> _Provided data_

......

[config.mk]
export PLATFORM = sky130hd
export DESIGN_NAME = fifo_occupancy_monitor_flat
export DESIGN_NICKNAME = d
export VERILOG_FILES = /design/src/rtl/fifo_occupancy_monitor_pkg.sv /design/src/rtl/fifo_occupancy_monitor_if.sv /design/src/rtl/fifo_occupancy_channel.sv /design/src/rtl/fifo_occupancy_monitor.sv /design/src/flat_wrapper.sv
export SDC_FILE = /design/constraint.sdc
export NUM_CORES = 1
export LEC_CHECK = 0
export ABC_AREA = 1
export CAP_MARGIN = 20
export CORE_ASPECT_RATIO = 0.8
export CORE_MARGIN = 5
export CORE_UTILIZATION = 40
export DETAILED_ROUTE_END_ITERATION = 7
export GPL_TIMING_DRIVEN = 0
export PLACE_DENSITY = 0.64
export SLEW_MARGIN = 20
export SYNTH_ARGS = -nofsm -noshare
export SYNTH_HDL_FRONTEND = slang
export SYNTH_SLANG_ARGS = --single-unit
[constraint.sdc]
create_clock -name axi_aclk -period 4.1 [get_ports axi_aclk]
set_input_delay 0.615 -clock axi_aclk [delete_from_list [all_inputs] [get_ports axi_aclk]]
set_output_delay 0.615 -clock axi_aclk [all_outputs]
set_load 0.01 [all_outputs]
[src/rtl/fifo_occupancy_monitor_pkg.sv]
// Shared definitions for the FIFO occupancy monitor: read-select field codes,
// flag bit positions and the channel/field split of the read select.
package fifo_occupancy_monitor_pkg;

   typedef enum logic [1:0] {
      FLD_DEPTH = 2'd0,
      FLD_MAX   = 2'd1,
      FLD_EVT   = 2'd2,
      FLD_FLAGS = 2'd3
   } field_e;

   localparam int FLG_OVF  = 0;
   localparam int FLG_UDF  = 1;
   localparam int FLG_W    = 2;

   localparam int RD_SEL_W = 8;
   localparam int RD_FLD_W = 2;
   localparam int RD_CH_W  = RD_SEL_W - RD_FLD_W;

   function automatic logic [RD_CH_W-1:0] sel_channel(input logic [RD_SEL_W-1:0] sel);
      return sel[RD_SEL_W-1:RD_FLD_W];
   endfunction

   function automatic field_e sel_field(input logic [RD_SEL_W-1:0] sel);
      return field_e'(sel[RD_FLD_W-1:0]);
   endfunction

endpackage

[src/rtl/fifo_occupancy_monitor_if.sv]
// Strobe, threshold, read-port and status bundle between the monitored FIFOs,
// the register block and the occupancy monitor.
interface fifo_occupancy_monitor_if
   import fifo_occupancy_monitor_pkg::*;
#(
   parameter int C_S_AXI_DATA_WIDTH = 32,
   parameter int C_NUM_CH           = 4,
   parameter int C_CNT_WIDTH        = 16
);
   logic [C_NUM_CH-1:0]             fifo_wren;
   logic [C_NUM_CH-1:0]             fifo_rden;
   logic [C_NUM_CH-1:0]             clear;
   logic [C_CNT_WIDTH-1:0]          threshold;
   logic [RD_SEL_W-1:0]             rd_sel;
   logic                            rd_en;
   logic [C_S_AXI_DATA_WIDTH-1:0]   rd_data;
   logic                            rd_valid;
   logic [C_NUM_CH*C_CNT_WIDTH-1:0] fifo_depth;
   logic [C_NUM_CH*C_CNT_WIDTH-1:0] fifo_depth_max;
   logic [C_NUM_CH-1:0]             over_thresh;

   modport master (
      output fifo_wren, fifo_rden, clear, threshold, rd_sel, rd_en,
      input  rd_data, rd_valid, fifo_depth, fifo_depth_max, over_thresh
   );

   modport slave (
      input  fifo_wren, fifo_rden, clear, threshold, rd_sel, rd_en,
      output rd_data, rd_valid, fifo_depth, fifo_depth_max, over_thresh
   );
endinterface

[src/rtl/fifo_occupancy_channel.sv]
// One monitored FIFO: saturating depth counter, high watermark, threshold alarm,
// alarm-rising event counter and sticky overflow/underflow flags.
module fifo_occupancy_channel
   import fifo_occupancy_monitor_pkg::*;
#(
   parameter int C_CNT_WIDTH = 16
) (
   input  logic                   clk,
   input  logic                   rst_n,
   input  logic                   i_wr,
   input  logic                   i_rd,
   input  logic                   i_clr,
   input  logic [C_CNT_WIDTH-1:0] i_threshold,
   output logic [C_CNT_WIDTH-1:0] o_depth,
   output logic [C_CNT_WIDTH-1:0] o_max,
   output logic [C_CNT_WIDTH-1:0] o_events,
   output logic [FLG_W-1:0]       o_flags,
   output logic                   o_over
);
   localparam logic [C_CNT_WIDTH-1:0] C_ALL_ONES = '1;

   logic [C_CNT_WIDTH-1:0] r_depth, r_max, r_events;
   logic [C_CNT_WIDTH-1:0] w_next_depth, w_next_max, w_next_events;
   logic [FLG_W-1:0]       r_flags, w_next_flags;
   logic                   r_over, w_next_over;
   logic                   w_inc, w_dec;

   assign w_inc = i_wr & ~i_rd;
   assign w_dec = i_rd & ~i_wr;

   always_comb begin
      w_next_depth = r_depth;
      w_next_flags = r_flags;
      if (i_clr) begin
         w_next_depth = '0;
         w_next_flags = '0;
      end else if (w_inc) begin
         if (r_depth == C_ALL_ONES) begin
            w_next_flags[FLG_OVF] = 1'b1;
         end else begin
            w_next_depth = r_depth + C_CNT_WIDTH'(1);
         end
      end else if (w_dec) begin
         if (r_depth == '0) begin
            w_next_flags[FLG_UDF] = 1'b1;
         end else begin
            w_next_depth = r_depth - C_CNT_WIDTH'(1);
         end
      end else begin
         w_next_depth = r_depth;
      end
   end

   // Watermark and alarm follow the next depth so they move on the same edge as depth.
   always_comb begin
      w_next_over   = (i_threshold != '0) && (w_next_depth >= i_threshold);
      w_next_max    = r_max;
      w_next_events = r_events;
      if (i_clr) begin
         w_next_max    = '0;
         w_next_events = '0;
      end else begin
         if (w_next_depth > r_max) begin
            w_next_max = w_next_depth;
         end else begin
            w_next_max = r_max;
         end
         if (w_next_over && !r_over && (r_events != C_ALL_ONES)) begin
            w_next_events = r_events + C_CNT_WIDTH'(1);
         end else begin
            w_next_events = r_events;
         end
      end
   end

   always_ff @(posedge clk) begin
      if (!rst_n) begin
         r_depth  <= '0;
         r_max    <= '0;
         r_events <= '0;
         r_flags  <= '0;
         r_over   <= 1'b0;
      end else begin
         r_depth  <= w_next_depth;
         r_max    <= w_next_max;
         r_events <= w_next_events;
         r_flags  <= w_next_flags;
         r_over   <= w_next_over;
      end
   end

   assign o_depth  = r_depth;
   assign o_max    = r_max;
   assign o_events = r_events;
   assign o_flags  = r_flags;
   assign o_over   = r_over;
endmodule

[src/rtl/fifo_occupancy_monitor.sv]
// Multi-channel FIFO occupancy monitor: registers the strobes, runs one counter
// channel per FIFO, packs the status vectors and serves a registered read port.
module fifo_occupancy_monitor
   import fifo_occupancy_monitor_pkg::*;
#(
   parameter int C_S_AXI_DATA_WIDTH = 32,
   parameter int C_NUM_CH           = 4,
   parameter int C_CNT_WIDTH        = 16
) (
   input  logic                    axi_aclk,
   input  logic                    axi_resetn,
   fifo_occupancy_monitor_if.slave mon
);
   logic [C_NUM_CH-1:0]             r_wren, r_rden, r_clear;
   logic [C_CNT_WIDTH-1:0]          w_depth  [C_NUM_CH];
   logic [C_CNT_WIDTH-1:0]          w_max    [C_NUM_CH];
   logic [C_CNT_WIDTH-1:0]          w_events [C_NUM_CH];
   logic [FLG_W-1:0]                w_flags  [C_NUM_CH];
   logic [C_S_AXI_DATA_WIDTH-1:0]   w_fld_val[C_NUM_CH];
   logic [C_NUM_CH-1:0]             w_over;
   logic [C_NUM_CH*C_CNT_WIDTH-1:0] w_depth_pk, w_max_pk;
   logic [RD_CH_W-1:0]              w_sel_ch;
   field_e                          w_sel_fld;
   logic [C_S_AXI_DATA_WIDTH-1:0]   w_rd_data;
   logic [C_S_AXI_DATA_WIDTH-1:0]   r_rd_data;
   logic                            r_rd_valid;

   always_ff @(posedge axi_aclk) begin
      if (!axi_resetn) begin
         r_wren  <= '0;
         r_rden  <= '0;
         r_clear <= '0;
      end else begin
         r_wren  <= mon.fifo_wren;
         r_rden  <= mon.fifo_rden;
         r_clear <= mon.clear;
      end
   end

   assign w_sel_ch  = sel_channel(mon.rd_sel);
   assign w_sel_fld = sel_field(mon.rd_sel);

   for (genvar g = 0; g < C_NUM_CH; g++) begin : g_ch
      fifo_occupancy_channel #(
         .C_CNT_WIDTH (C_CNT_WIDTH)
      ) u_ch (
         .clk         (axi_aclk),
         .rst_n       (axi_resetn),
         .i_wr        (r_wren[g]),
         .i_rd        (r_rden[g]),
         .i_clr       (r_clear[g]),
         .i_threshold (mon.threshold),
         .o_depth     (w_depth[g]),
         .o_max       (w_max[g]),
         .o_events    (w_events[g]),
         .o_flags     (w_flags[g]),
         .o_over      (w_over[g])
      );

      always_comb begin
         case (w_sel_fld)
            FLD_DEPTH: w_fld_val[g] = C_S_AXI_DATA_WIDTH'(w_depth[g]);
            FLD_MAX:   w_fld_val[g] = C_S_AXI_DATA_WIDTH'(w_max[g]);
            FLD_EVT:   w_fld_val[g] = C_S_AXI_DATA_WIDTH'(w_events[g]);
            FLD_FLAGS: w_fld_val[g] = C_S_AXI_DATA_WIDTH'(w_flags[g]);
            default:   w_fld_val[g] = '0;
         endcase
      end
   end

   // Unmatched channel numbers select nothing, so out-of-range reads return zero.
   always_comb begin
      w_rd_data  = '0;
      w_depth_pk = '0;
      w_max_pk   = '0;
      for (int k = 0; k < C_NUM_CH; k++) begin
         w_rd_data = w_rd_data |
                     (w_fld_val[k] & {C_S_AXI_DATA_WIDTH{w_sel_ch == RD_CH_W'(k)}});
         w_depth_pk[k*C_CNT_WIDTH +: C_CNT_WIDTH] = w_depth[k];
         w_max_pk[k*C_CNT_WIDTH +: C_CNT_WIDTH]   = w_max[k];
      end
   end

   always_ff @(posedge axi_aclk) begin
      if (!axi_resetn) begin
         r_rd_data  <= '0;
         r_rd_valid <= 1'b0;
      end else begin
         r_rd_valid <= mon.rd_en;
         if (mon.rd_en) begin
            r_rd_data <= w_rd_data;
         end else begin
            r_rd_data <= r_rd_data;
         end
      end
   end

   assign mon.rd_data        = r_rd_data;
   assign mon.rd_valid       = r_rd_valid;
   assign mon.fifo_depth     = w_depth_pk;
   assign mon.fifo_depth_max = w_max_pk;
   assign mon.over_thresh    = w_over;
endmodule

[src/flat_wrapper.sv]
// flat-port wrapper written by rule: the top's interface ports become plain ports
module fifo_occupancy_monitor_flat import fifo_occupancy_monitor_pkg::*;
#(
   parameter int C_S_AXI_DATA_WIDTH = 32,
   parameter int C_NUM_CH           = 4,
   parameter int C_CNT_WIDTH        = 16
)
  (axi_aclk, axi_resetn, mon_fifo_wren, mon_fifo_rden, mon_clear, mon_threshold, mon_rd_sel, mon_rd_en, mon_rd_data, mon_rd_valid, mon_fifo_depth, mon_fifo_depth_max, mon_over_thresh);
  fifo_occupancy_monitor_if #(.C_S_AXI_DATA_WIDTH(C_S_AXI_DATA_WIDTH), .C_NUM_CH(C_NUM_CH), .C_CNT_WIDTH(C_CNT_WIDTH)) mon_i ();
  input  logic axi_aclk;
  input  logic axi_resetn;
  input wire logic [$bits(mon_i.fifo_wren)-1:0] mon_fifo_wren;
  input wire logic [$bits(mon_i.fifo_rden)-1:0] mon_fifo_rden;
  input wire logic [$bits(mon_i.clear)-1:0] mon_clear;
  input wire logic [$bits(mon_i.threshold)-1:0] mon_threshold;
  input wire logic [$bits(mon_i.rd_sel)-1:0] mon_rd_sel;
  input wire logic [$bits(mon_i.rd_en)-1:0] mon_rd_en;
  output wire logic [$bits(mon_i.rd_data)-1:0] mon_rd_data;
  output wire logic [$bits(mon_i.rd_valid)-1:0] mon_rd_valid;
  output wire logic [$bits(mon_i.fifo_depth)-1:0] mon_fifo_depth;
  output wire logic [$bits(mon_i.fifo_depth_max)-1:0] mon_fifo_depth_max;
  output wire logic [$bits(mon_i.over_thresh)-1:0] mon_over_thresh;
  assign mon_i.fifo_wren = mon_fifo_wren;
  assign mon_i.fifo_rden = mon_fifo_rden;
  assign mon_i.clear = mon_clear;
  assign mon_i.threshold = mon_threshold;
  assign mon_i.rd_sel = mon_rd_sel;
  assign mon_i.rd_en = mon_rd_en;
  assign mon_rd_data = mon_i.rd_data;
  assign mon_rd_valid = mon_i.rd_valid;
  assign mon_fifo_depth = mon_i.fifo_depth;
  assign mon_fifo_depth_max = mon_i.fifo_depth_max;
  assign mon_over_thresh = mon_i.over_thresh;
  fifo_occupancy_monitor #(.C_S_AXI_DATA_WIDTH(C_S_AXI_DATA_WIDTH), .C_NUM_CH(C_NUM_CH), .C_CNT_WIDTH(C_CNT_WIDTH)) u_core (.axi_aclk(axi_aclk), .axi_resetn(axi_resetn), .mon(mon_i));
endmodule
==> results by group, run 1 <==
Outcome
  • Run status: complete, no violations

Worst setup path
  • Kind of start point of the critical path: register
  • Biggest fanout along the worst timing path: 10
  • Startpoint of the most critical register-to-register path: u_core.g_ch[0].u_ch.o_depth[0]$_SDFF_PN0_
  • Count of cells along the worst register-to-register path: 19
  • Data arrival at the endpoint of the critical path: 4.42 ns
  • Critical Path RT: 4.62 ns
  • Worst-case register-to-register setup slack: 0.20 ns
  • Endpoint of the worst register-to-register path: u_core.g_ch[0].u_ch.o_events[10]$_SDFFE_PP0P_
  • Crit path from: u_core.g_ch[0].u_ch.o_depth[0]$_SDFF_PN0_
  • Critical Setup Path Class: register to register
  • Timing endpoint of the critical path: u_core.g_ch[0].u_ch.o_events[10]$_SDFFE_PP0P_
  • Critical Path End Type: register

Logic synthesis
  • #FFs+latches synth: 233
  • Synthesized-area fraction occupied by ao, oa, aoi and oai cells: 13.7%
  • Adder and majority gate portion of the synthesized area: 9.36%
  • Number of flops mapped to enable cells by yosys: 0
  • Gate count of the mapped netlist: 3043
  • Parity-gate share of the synthesized area counting xor and xnor cells: 3.44%
  • Dominant combinational cell family by area after synthesis: simple AND/OR/NAND/NOR gates
  • Async set-reset flop share out of synthesis: 0%
  • Number of library cell types mapped by synthesis: 57
  • Most used flip-flop cell after synthesis: sky130_fd_sc_hd__dfxtp_1
  • Yosys synthesis warning count: 0
  • Multiplexer fraction of the synthesized cell area: 0%
  • Fraction of the yosys area taken by sequential cells: 24.4%
  • Netlist area before placement: 0.0191 sq mm
  • Synthesized-area fraction occupied by and/or/nand/nor cells: 36.9%
  • Mean area per synthesized cell: 6.28 sq um

CTS
  • Clock tree root buffer cell: sky130_fd_sc_hd__clkbuf_16
  • Clock tree from TritonCTS: yes
  • Number of buffers between clock root and the deepest sink: 3
  • Number of clock sinks: 233
  • Number of CTS-inserted buffers: 30
  • Htree depth: 1
  • Insertion delay of the later-clocked pin in the worst-skew pair: 0.60 ns
  • Clock transition at the registers of the reported paths: 0.07 ns
  • Post-CTS repair timing setup buffer count: 0

Timing
  • Count of final max-slew check failures: 0
  • F_max: 256 MHz
  • Number of failing hold endpoints at the final stage: 0
  • Final-layout worst hold slack: 0.465 ns
  • Period Utilization, post-route: 95.2%
  • Clock Skew: 0.0238 ns
  • Final setup violation count: 0
  • Worst Slack Setup Final: 0.198 ns
  • Transition at the pin with the smallest max-transition slack: 1.05 ns
  • Final worst path period need: 3.90 ns
  • Max transition margin: 29.9%

Floorplanning
  • Top-Level Pins: 204
  • Die span in y: 206 um
  • # rows: 71
  • Die ar.: 0.0523 sq mm
  • Die Width: 254 um
  • Floorplan Core Area: 0.0472 sq mm
  • Starting density of the core: 40.5%

Placed design
  • Half-perimeter wire length after detailed placement: 66000 um
  • Dpl ws: 0.233 ns
  • Final Wtd Congestion: 1.05
  • Buffers added on ports: 185

Global route
  • Maximum number of pins on one net before global-route repair: 15
  • Vias in the first global route: 20200
  • Gr usage total: 31.0%
  • First-pass GRT wire length: 125000 um
  • Antenna violations before repair: 4
  • Total overflow reported by the global router: 0

Power
  • Power density relative to cell area: 449 mW/mm^2
  • Worst IR drop on VDD: 0.307 mV
  • Leakage power of the design: 10.6 nW
  • Overall Power: 10.3 mW

Route
  • Total via count after detailed routing: 22100
  • Detail Route Antenna Nets: 0
  • Detail-routed net length per standard cell: 21.4 um
  • Final wirelength: 84000 um
  • DRC: 0
  • DRT Pass-1 Iters: 5
  • Iteration-0 DRC count of the detailed router: 2807
  • Number of vias per cell after detailed routing: 5.64

Finish
  • Ratio of cells with drive above 1 in the final layout: 7.64%
  • Area added between synthesis and finish: 19.5%
  • Diode insertion count for antenna repair: 0
  • Nets: 3456

Hold path
  • Classification of the worst-slack hold path: register to register

Job
  • Max Cap Violations: 0
-- stage by stage --
| stage | cells | TNS (ns) | utilization (%) | area, sq um |
|---|---|---|---|---|
| 6_report | 3917 | 0 | 48.4 | 22800 |
| 5_1_grt | 3917 | -0.0241 | 48.4 | 22800 |
| 4_1_cts | 3918 | 0 | 48.3 | 22800 |
| 3_5_place_dp | 3863 | 0 | 46.2 | 21800 |
| 3_3_place_gp | 3863 | 0 | 46.2 | 21800 |
| 2_1_floorplan | 3058 | 0 | - | 19200 |
-- worst max-delay path, cell delays in order, from the launching register on --
cell,delay [ns]
sky130_fd_sc_hd__dfxtp_1,0.52
sky130_fd_sc_hd__ha_1,0.24
sky130_fd_sc_hd__nand3_1,0.24
sky130_fd_sc_hd__nor3_2,0.20
sky130_fd_sc_hd__nand4_2,0.23
sky130_fd_sc_hd__nand2_2,0.20
sky130_fd_sc_hd__inv_2,0.08
sky130_fd_sc_hd__a21oi_1,0.15
sky130_fd_sc_hd__nand2_1,0.13
sky130_fd_sc_hd__inv_1,0.11
sky130_fd_sc_hd__ha_1,0.16
sky130_fd_sc_hd__nand4_1,0.16
sky130_fd_sc_hd__nor2_1,0.31
sky130_fd_sc_hd__nand2_1,0.09
sky130_fd_sc_hd__inv_1,0.06
sky130_fd_sc_hd__nand2_1,0.10
sky130_fd_sc_hd__a21oi_2,0.25
sky130_fd_sc_hd__buf_2,0.29
sky130_fd_sc_hd__nand4_1,0.13
sky130_fd_sc_hd__a21oi_1,0.16
-- flip-flops by register name (all words and copies together), names as in the netlist --
| name | cells |
|---|---|
| u_core.mon.rd_valid | 1 |
| u_core.g_ch.u_ch.o_max | 64 |
| u_core.g_ch.u_ch.o_events | 64 |
| u_core.mon.rd_data | 16 |
| u_core.g_ch.u_ch.o_depth | 64 |
| u_core.r_rden | 4 |
| u_core.r_wren | 4 |
| u_core.r_clear | 4 |
| u_core.g_ch.u_ch.o_flags | 8 |
| u_core.g_ch.u_ch.o_over | 4 |
-- timing repair --
action	CTS	global route
endpoints found under the hold margin	0	0
setup endpoints to repair	0	76
hold buffers	0	0
resized for setup	0	16
-- kinds of logic after synthesis --
group | Yosys count
buf+inv | 560
simple gates | 1585
fa+ha+maj | 143
other cells | 1
flops | 233
xor+xnor | 75
compound gates | 446
-- final cells by class --
class                   instances  area, sq um
clock inverters                14          139
fillers                      4864        24300
repair buffers                185         1850
plain buffers                 150          797
clock buffers                  41          863
multi-input cells            2265        12200
well taps                     620          776
inverters                     409         1540
flip-flops and latches        233         4670
-- where the power goes --
| part | total, mW | switching [mW] | internal (mW) |
|---|---|---|---|
| clock | 2.76 | 1.16 | 1.60 |
| sequential | 2.92 | 0.323 | 2.59 |
| combinational | 4.58 | 2.91 | 1.67 |
| total | 10.3 | 4.39 | 5.86 |
-- metal layers --
metal	vias to the layer above	track usage, %	routed length (um)
li1	10400	-	-
met1	10300	45.6	37800
met2	1157	44.2	33900
met3	154	8.61	9780
met4	6	8.30	2530
met5	-	0	39
-- worst min path at each step --
stage                                                      from                                          end  cells after the start
floorplan           u_core.g_ch[0].u_ch.o_flags[0]$_SDFFE_PP0P_  u_core.g_ch[0].u_ch.o_flags[0]$_SDFFE_PP0P_                      2
detailed placement  u_core.g_ch[2].u_ch.o_flags[0]$_SDFFE_PP0P_  u_core.g_ch[2].u_ch.o_flags[0]$_SDFFE_PP0P_                      2
CTS                 u_core.g_ch[3].u_ch.o_flags[0]$_SDFFE_PP0P_  u_core.g_ch[3].u_ch.o_flags[0]$_SDFFE_PP0P_                      2
finish              u_core.g_ch[2].u_ch.o_flags[0]$_SDFFE_PP0P_  u_core.g_ch[2].u_ch.o_flags[0]$_SDFFE_PP0P_                      2
global placement    u_core.g_ch[2].u_ch.o_flags[1]$_SDFFE_PP0P_  u_core.g_ch[2].u_ch.o_flags[1]$_SDFFE_PP0P_                      2
global route        u_core.g_ch[3].u_ch.o_flags[0]$_SDFFE_PP0P_  u_core.g_ch[3].u_ch.o_flags[0]$_SDFFE_PP0P_                      2
-- Yosys cell counts, types with 3 or more instances --
cell type / n / share of area [%]
sky130_fd_sc_hd__nand2_2: 23 / 0.75
sky130_fd_sc_hd__buf_4: 35 / 1.4
sky130_fd_sc_hd__inv_1: 386 / 7.6
sky130_fd_sc_hd__nand4_1: 96 / 3.1
sky130_fd_sc_hd__o21ai_1: 12 / 0.31
sky130_fd_sc_hd__o22ai_1: 11 / 0.36
sky130_fd_sc_hd__inv_2: 19 / 0.37
sky130_fd_sc_hd__nand3_1: 278 / 7.3
sky130_fd_sc_hd__and3_1: 5 / 0.16
sky130_fd_sc_hd__nor3_1: 43 / 1.1
sky130_fd_sc_hd__nand3_2: 7 / 0.37
sky130_fd_sc_hd__clkinv_1: 4 / 0.079
sky130_fd_sc_hd__a21oi_2: 8 / 0.37
sky130_fd_sc_hd__nand3b_1: 7 / 0.27
sky130_fd_sc_hd__buf_1: 9 / 0.18
sky130_fd_sc_hd__buf_6: 3 / 0.18
sky130_fd_sc_hd__clkbuf_1: 55 / 1.1
sky130_fd_sc_hd__xor2_1: 70 / 3.2
sky130_fd_sc_hd__a21oi_1: 211 / 5.5
sky130_fd_sc_hd__o211ai_1: 41 / 1.6
sky130_fd_sc_hd__nor2_1: 318 / 6.2
sky130_fd_sc_hd__o221ai_1: 46 / 2.1
sky130_fd_sc_hd__buf_2: 47 / 1.2
sky130_fd_sc_hd__o21ai_0: 97 / 2.5
sky130_fd_sc_hd__ha_1: 143 / 9.4
sky130_fd_sc_hd__xnor2_1: 5 / 0.23
sky130_fd_sc_hd__nor3_2: 5 / 0.26
sky130_fd_sc_hd__nor2_2: 20 / 0.65
sky130_fd_sc_hd__nor4_4: 4 / 0.45
sky130_fd_sc_hd__o21a_1: 4 / 0.16
sky130_fd_sc_hd__dfxtp_1: 233 / 24
sky130_fd_sc_hd__nand2_1: 757 / 15
sky130_fd_sc_hd__o21bai_1: 10 / 0.39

......

> _Work to be completed_
Where in the records does the string "before" appear? Copy every line that has it.

> _Response for this exercise_
  • Netlist area before placement: 0.0191 sq mm
  • Maximum number of pins on one net before global-route repair: 15
  • Antenna violations before repair: 4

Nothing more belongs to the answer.